The experiment tag is the parent of all other tags in the specification. An experiment requires only that you specify a boot attribute, that references a valid docker image of Kollaps.

Example:

<?xml version="1.0" encoding="UTF-8" ?>
<experiment boot="kollaps:2.0">
<experiment/>

The Kollaps image specified in the boot attribute contains the emulation core program that will execute in parallel with every service. There will be one emulation core instance for every service replica declared in the experiment.

The emulation core is responsible for performing the emulation in a decentralized fashion, and will enforce the network characteristics at every service container using Linux tc (see man 8 tc).

To bootstrap an experiment, a service called bootstrapper will be created, using the Kollaps image, with a replica at each physical node in the Swarm cluster.
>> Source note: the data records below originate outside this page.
`src/rtl/expander_graph_dma_mc.sv`:
```
// expander_graph_dma_mc
// Multi-channel DMA read-request generator for expander-graph encoding.
// NUM_CH row streams share one request port. A round-robin arbiter picks the
// channel, outstanding responses are counted, and completion is reported
// once every issued beat has come back.
//
// Ports:
//   clk, rst_n        clock, asynchronous active-low reset
//   start_i           launch a transfer (sampled only in IDLE)
//   ch_en_i           per-channel enable, latched at start
//   base_addr_i       per-channel base byte address, channel c at [c*ADDR_W +: ADDR_W]
//   len_i             beats per enabled channel, latched at start
//   req_valid_o/req_ready_i/req_addr_o/req_ch_o   registered read-request port
//   rsp_valid_i       one beat response returned
//   busy_o            transfer in progress (INIT/EXEC/DONE)
//   done_o            one-cycle completion pulse
//   err_o             sticky: response seen with nothing outstanding
module expander_graph_dma_mc #(
  parameter int NUM_CH     = 4,
  parameter int ADDR_W     = 32,
  parameter int LEN_W      = 16,
  parameter int BEAT_BYTES = 64,
  parameter int MAX_OUTST  = 8,
  localparam int CH_W      = (NUM_CH > 1) ? $clog2(NUM_CH) : 1
) (
  input  logic                     clk,
  input  logic                     rst_n,
  input  logic                     start_i,
  input  logic [NUM_CH-1:0]        ch_en_i,
  input  logic [NUM_CH*ADDR_W-1:0] base_addr_i,
  input  logic [LEN_W-1:0]         len_i,
  output logic                     req_valid_o,
  input  logic                     req_ready_i,
  output logic [ADDR_W-1:0]        req_addr_o,
  output logic [CH_W-1:0]          req_ch_o,
  input  logic                     rsp_valid_i,
  output logic                     busy_o,
  output logic                     done_o,
  output logic                     err_o
);

  localparam int OUT_W = $clog2(MAX_OUTST + 1);
  localparam int SHIFT = $clog2(BEAT_BYTES);

  typedef enum logic [1:0] {IDLE, INIT, EXEC, DONE} state_t;

  state_t              state_reg, state_next;
  logic [NUM_CH-1:0]   ch_en_reg;
  logic [ADDR_W-1:0]   base_reg   [NUM_CH];
  logic [ADDR_W-1:0]   base_in    [NUM_CH];
  logic [LEN_W-1:0]    len_reg;
  logic [LEN_W-1:0]    issued_reg [NUM_CH];
  logic [LEN_W-1:0]    issued_next[NUM_CH];
  logic [NUM_CH-1:0]   eligible, finished;
  logic [OUT_W-1:0]    outst_reg, outst_next;
  logic [CH_W-1:0]     rr_reg, rr_next;
  logic                req_valid_reg, req_valid_next;
  logic [ADDR_W-1:0]   req_addr_reg, req_addr_next;
  logic [CH_W-1:0]     req_ch_reg, req_ch_next;
  logic                err_reg;
  logic                hs, rsp_err, start_take;
  logic                pick_found;
  logic [CH_W-1:0]     pick_ch;
  logic [ADDR_W-1:0]   pick_addr;

  assign hs         = req_valid_reg & req_ready_i;
  assign start_take = (state_reg == IDLE) & start_i;

  // Eligibility is evaluated on the post-handshake issue counts so that a new
  // request can be registered in the same cycle the previous one is accepted.
  for (genvar gi = 0; gi < NUM_CH; gi++) begin : g_ch
    assign base_in[gi]     = base_addr_i[gi*ADDR_W +: ADDR_W];
    assign issued_next[gi] = issued_reg[gi] + LEN_W'(hs && (req_ch_reg == CH_W'(gi)));
    assign eligible[gi]    = ch_en_reg[gi] && (issued_next[gi] < len_reg);
    assign finished[gi]    = !ch_en_reg[gi] || (issued_reg[gi] == len_reg);
  end

  assign rr_next = !hs ? rr_reg :
                   (req_ch_reg == CH_W'(NUM_CH - 1)) ? '0 : req_ch_reg + CH_W'(1);

  // Outstanding bookkeeping; a simultaneous issue and return cancel out.
  always_comb begin
    outst_next = outst_reg;
    rsp_err    = 1'b0;
    if (hs && !rsp_valid_i) begin
      outst_next = outst_reg + OUT_W'(1);
    end else if (!hs && rsp_valid_i) begin
      if (outst_reg == '0) rsp_err = 1'b1;
      else                 outst_next = outst_reg - OUT_W'(1);
    end
  end

  // Round-robin: first eligible channel at or after the pointer, wrapping.
  always_comb begin
    int idx;
    pick_found = 1'b0;
    pick_ch    = rr_next;
    for (int k = 0; k < NUM_CH; k++) begin
      idx = int'(rr_next) + k;
      if (idx >= NUM_CH) idx = idx - NUM_CH;
      if (!pick_found && eligible[idx]) begin
        pick_found = 1'b1;
        pick_ch    = CH_W'(idx);
      end
    end
    pick_addr = base_reg[pick_ch] + (ADDR_W'(issued_next[pick_ch]) << SHIFT);
  end

  always_comb begin
    state_next     = state_reg;
    req_valid_next = 1'b0;
    req_addr_next  = req_addr_reg;
    req_ch_next    = req_ch_reg;
    case (state_reg)
      IDLE: if (start_i) state_next = INIT;
      INIT: begin
        if (len_reg == '0 || ch_en_reg == '0) begin
          state_next = DONE;
        end else begin
          state_next     = EXEC;
          req_valid_next = pick_found && (outst_next < OUT_W'(MAX_OUTST));
          req_addr_next  = pick_addr;
          req_ch_next    = pick_ch;
        end
      end
      EXEC: begin
        if ((&finished) && outst_reg == '0 && !hs) begin
          state_next = DONE;
        end else if (!req_valid_reg || hs) begin
          req_valid_next = pick_found && (outst_next < OUT_W'(MAX_OUTST));
          req_addr_next  = pick_addr;
          req_ch_next    = pick_ch;
        end else begin
          // Stalled by the consumer: hold the presented request unchanged.
          req_valid_next = 1'b1;
        end
      end
      DONE:    state_next = IDLE;
      default: state_next = IDLE;
    endcase
  end

  always_ff @(posedge clk or negedge rst_n) begin
    if (!rst_n) begin
      state_reg     <= IDLE;
      ch_en_reg     <= '0;
      len_reg       <= '0;
      outst_reg     <= '0;
      rr_reg        <= '0;
      req_valid_reg <= 1'b0;
      req_addr_reg  <= '0;
      req_ch_reg    <= '0;
      err_reg       <= 1'b0;
      for (int c = 0; c < NUM_CH; c++) begin
        base_reg[c]   <= '0;
        issued_reg[c] <= '0;
      end
    end else begin
      state_reg     <= state_next;
      outst_reg     <= outst_next;
      rr_reg        <= rr_next;
      req_valid_reg <= req_valid_next;
      req_addr_reg  <= req_addr_next;
      req_ch_reg    <= req_ch_next;
      // A new start clears the sticky error, but a same-cycle bad response still sets it.
      err_reg       <= (err_reg & ~start_take) | rsp_err;
      if (start_take) begin
        ch_en_reg <= ch_en_i;
        len_reg   <= len_i;
      end
      for (int c = 0; c < NUM_CH; c++) begin
        if (start_take) begin
          base_reg[c]   <= base_in[c];
          issued_reg[c] <= '0;
        end else begin
          issued_reg[c] <= issued_next[c];
        end
      end
    end
  end

  assign req_valid_o = req_valid_reg;
  assign req_addr_o  = req_addr_reg;
  assign req_ch_o    = req_ch_reg;
  assign busy_o      = (state_reg != IDLE);
  assign done_o      = (state_reg == DONE);
  assign err_o       = err_reg;

endmodule

```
This service will then create an higher privileged container, called “god”, at each node in the Swarm cluster, using the same Kollaps image. The god container has enough privileges to inject the emulation core instances in the network namespace of other containers, allowing them to monitor and adjust the network at each container, while executing inside the god container.
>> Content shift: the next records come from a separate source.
==> config.mk <==
export PLATFORM = sky130hd
export DESIGN_NAME = lsu_wb
export DESIGN_NICKNAME = d
export VERILOG_FILES = /design/src/rtl/lsu_wb_pkg.sv /design/src/rtl/lsu_wb_load_align.sv /design/src/rtl/lsu_wb.sv
export SDC_FILE = /design/constraint.sdc
export NUM_CORES = 1
export LEC_CHECK = 0
export ABC_CLOCK_PERIOD_IN_PS = 6000
export CAP_MARGIN = 25
export CORE_UTILIZATION = 45
export DETAILED_ROUTE_END_ITERATION = 10
export PLACE_DENSITY = 0.83
export SETUP_SLACK_MARGIN = 0.05
export SYNTH_ARGS = -nofsm -noshare
export SYNTH_HDL_FRONTEND = slang
export SYNTH_SLANG_ARGS = --single-unit
==> constraint.sdc <==
create_clock -name clk -period 6 [get_ports clk]
set_clock_uncertainty 0.05 [all_clocks]
set_input_delay 0.9 -clock clk [delete_from_list [all_inputs] [get_ports clk]]
set_output_delay 0.9 -clock clk [all_outputs]
set_load 0.005 [all_outputs]
==> src/rtl/lsu_wb_pkg.sv <==
// Shared types and constants for the lsu_wb writeback stage.
package lsu_wb_pkg;

    localparam int unsigned LSU_ADDR_WIDTH = 5;
    localparam int unsigned LSU_DATA_WIDTH = 32;

    typedef enum logic [1:0] {
        ST_IDLE = 2'd0,
        ST_REQ  = 2'd1,
        ST_WAIT = 2'd2,
        ST_WB   = 2'd3
    } state_t;

    localparam logic [2:0] F3_LB  = 3'b000;
    localparam logic [2:0] F3_LH  = 3'b001;
    localparam logic [2:0] F3_LW  = 3'b010;
    localparam logic [2:0] F3_LBU = 3'b100;
    localparam logic [2:0] F3_LHU = 3'b101;

    // Misaligned halfword/word or reserved funct3 encoding.
    function automatic logic load_illegal(input logic [2:0] f3, input logic [1:0] lo);
        logic bad;
        case (f3)
            F3_LB, F3_LBU: bad = 1'b0;
            F3_LH, F3_LHU: bad = lo[0];
            F3_LW:         bad = (lo != 2'b00);
            default:       bad = 1'b1;
        endcase
        return bad;
    endfunction

endpackage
The god containers will be assigned random names, and are not services in the Swarm, but rather standalone containers. God containers will however terminate once the experiment stack is removed.

You can see the logs of the locally executed emulation cores by checking the logs of the local god container.

Config

In the config tag you can specify three parameters (if not specified the default is used), shortest_path describes the way the shortests paths between services are calculated, two options exists hop and latency. The first one uses the number of hops (links) and the second one latency as the metric in the Dijkstra algorithm. pool_period, is the time in seconds that each emulation core sleeps before making new network calculations. max_age, is the number of pool_perios metadata previously received remains in the network calculations. These two should be adjusted according to the deployment needs, if there are a lot of physical machines (5+) or if the physical machines in the experiment have slow CPUs a longer pool_period should be used. With a large number of services (50+) in the deployment a longer max_age should be used.

Example:

<config>
<property shortest_path="hop" />
<property pool_period="0.05" />
<property max_age="2" />
</config>

Brigdes

Bridges correspond to generic networking devices that can bridge together multiple links. Incoming connections on a link can be forwarded to any other link attached to the same bridge.
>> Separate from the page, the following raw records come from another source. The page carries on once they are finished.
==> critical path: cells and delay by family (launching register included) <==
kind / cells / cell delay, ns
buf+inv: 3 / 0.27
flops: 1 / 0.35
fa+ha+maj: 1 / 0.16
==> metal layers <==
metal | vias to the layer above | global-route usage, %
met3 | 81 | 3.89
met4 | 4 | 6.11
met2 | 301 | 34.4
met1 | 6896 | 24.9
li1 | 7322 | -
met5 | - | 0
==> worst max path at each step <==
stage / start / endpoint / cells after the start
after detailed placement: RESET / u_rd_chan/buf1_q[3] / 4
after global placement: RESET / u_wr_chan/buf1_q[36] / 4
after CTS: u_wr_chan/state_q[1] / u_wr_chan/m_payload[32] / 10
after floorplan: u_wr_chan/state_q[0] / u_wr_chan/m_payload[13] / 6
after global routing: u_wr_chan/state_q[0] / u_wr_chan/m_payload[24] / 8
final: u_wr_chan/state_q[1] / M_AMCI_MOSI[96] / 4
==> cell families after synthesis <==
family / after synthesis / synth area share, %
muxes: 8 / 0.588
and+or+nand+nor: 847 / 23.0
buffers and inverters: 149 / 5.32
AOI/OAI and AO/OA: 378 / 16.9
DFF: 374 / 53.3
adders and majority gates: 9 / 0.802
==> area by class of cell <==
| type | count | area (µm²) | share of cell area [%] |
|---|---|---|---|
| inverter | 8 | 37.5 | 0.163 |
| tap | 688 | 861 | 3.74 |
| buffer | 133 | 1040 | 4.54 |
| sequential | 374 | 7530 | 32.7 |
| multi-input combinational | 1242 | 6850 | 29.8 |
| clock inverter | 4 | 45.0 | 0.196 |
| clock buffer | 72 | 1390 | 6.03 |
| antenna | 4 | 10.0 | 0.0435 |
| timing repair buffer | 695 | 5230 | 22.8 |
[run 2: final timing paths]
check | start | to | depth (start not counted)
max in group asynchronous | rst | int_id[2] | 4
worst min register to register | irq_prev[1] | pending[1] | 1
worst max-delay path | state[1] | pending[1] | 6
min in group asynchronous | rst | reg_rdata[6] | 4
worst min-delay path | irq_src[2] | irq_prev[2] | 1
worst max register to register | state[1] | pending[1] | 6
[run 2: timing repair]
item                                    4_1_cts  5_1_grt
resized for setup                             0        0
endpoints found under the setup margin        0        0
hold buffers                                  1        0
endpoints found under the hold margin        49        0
Bridges are specified with the bridge tag, and must have a unique name attribute.

Bridge declaration example:

<bridges>
    <bridge name="s1"/>
    <bridge name="s2"/>
</bridges>

Services

Services are a group of containers running the same Docker image, and correspond to the same term (“service”) in Docker terminology.

Services should use the service tag, and must be specified with attributes defining a unique name, and a valid Docker image. Optionally, the following attributes can also be specified, replicas, command, share, supervisor and port.

The replicas attribute allows the user to specify how many replicas of the same service should be created, when absent this attribute defaults to 1.

The command attribute can be used to override the command (in Docker terminology) that is passed to the container. When absent the containers use their default command.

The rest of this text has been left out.